Cette hausse des cas graves coïncide avec l’instauration du port du casque obligatoire dans certaines préfectures, comme l’Aisne et le Vaucluse, tandis que d’autres communes, comme Nîmes, ont pris des mes similaires. Dans le Rhône, le port du casque reste seulement recommandé.
Les neurochirurgiens, notamment Pierre Petitet, auteur principal de l’étude, ont observé une sollicitation croissante pour des traumatismes crâniens liés aux trottinettes électriques. L’étude se concentre sur la période 2021-2025, et montre une augmentation des cas nécessitant un avis neurochirurgical, passant d’un cas en 2021 à 25 cas en 2025.
Les résultats indiquent que plus de trois quarts des enfants présentent des fractures du crâne ou un saignement intracrânien, avec environ 60 % d’entre eux nécessitant des soins en réanimation. Les accidents se produisent souvent à des vitesses dépassant 25 km/h, et la majorité (68,2 %) des incidents se produisent sans l’implication d’autres véhicules.
Les conséquences de ces accidents peuvent être dramatiques, avec des lésions telles que des hématomes extraduraux, pouvant entraîner coma ou décès. Environ un tiers des enfants victimes continuent de souffrir de handicaps modérés à sévères, affectant leur capacité à s’intégrer socialement.

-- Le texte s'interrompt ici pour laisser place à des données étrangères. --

[config.mk]
export PLATFORM = sky130hd
export DESIGN_NAME = ex_mem_stage
export DESIGN_NICKNAME = d
export VERILOG_FILES = /design/src/rtl/ex_mem_stage.sv
export SDC_FILE = /design/constraint.sdc
export NUM_CORES = 1
export LEC_CHECK = 0
export BUFFER_PORTS_ARGS = -buffer_cell sky130_fd_sc_hd__buf_2
export CAP_MARGIN = 20
export CORE_UTILIZATION = 25
export DETAILED_ROUTE_END_ITERATION = 6
export SETUP_SLACK_MARGIN = 0.02
export SYNTH_ARGS = -nofsm -noshare
export SYNTH_HDL_FRONTEND = slang
export SYNTH_SLANG_ARGS = --single-unit
[constraint.sdc]
create_clock -name clock -period 18.6 [get_ports clock]
set_input_delay 5.58 -clock clock [delete_from_list [all_inputs] [get_ports clock]]
set_output_delay 5.58 -clock clock [all_outputs]
set_load 0.03 [all_outputs]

Pour limiter ces accidents, une prise de conscience est nécessaire. Le port du casque, bien qu’efficace pour prévenir les lésions crâniennes, est souvent sous-estimé par les parents et les enfants. Des efforts éducatifs, notamment via les réseaux sociaux, pourraient aider à transformer le casque en un accessoire « cool » et à en faire une norme sociale.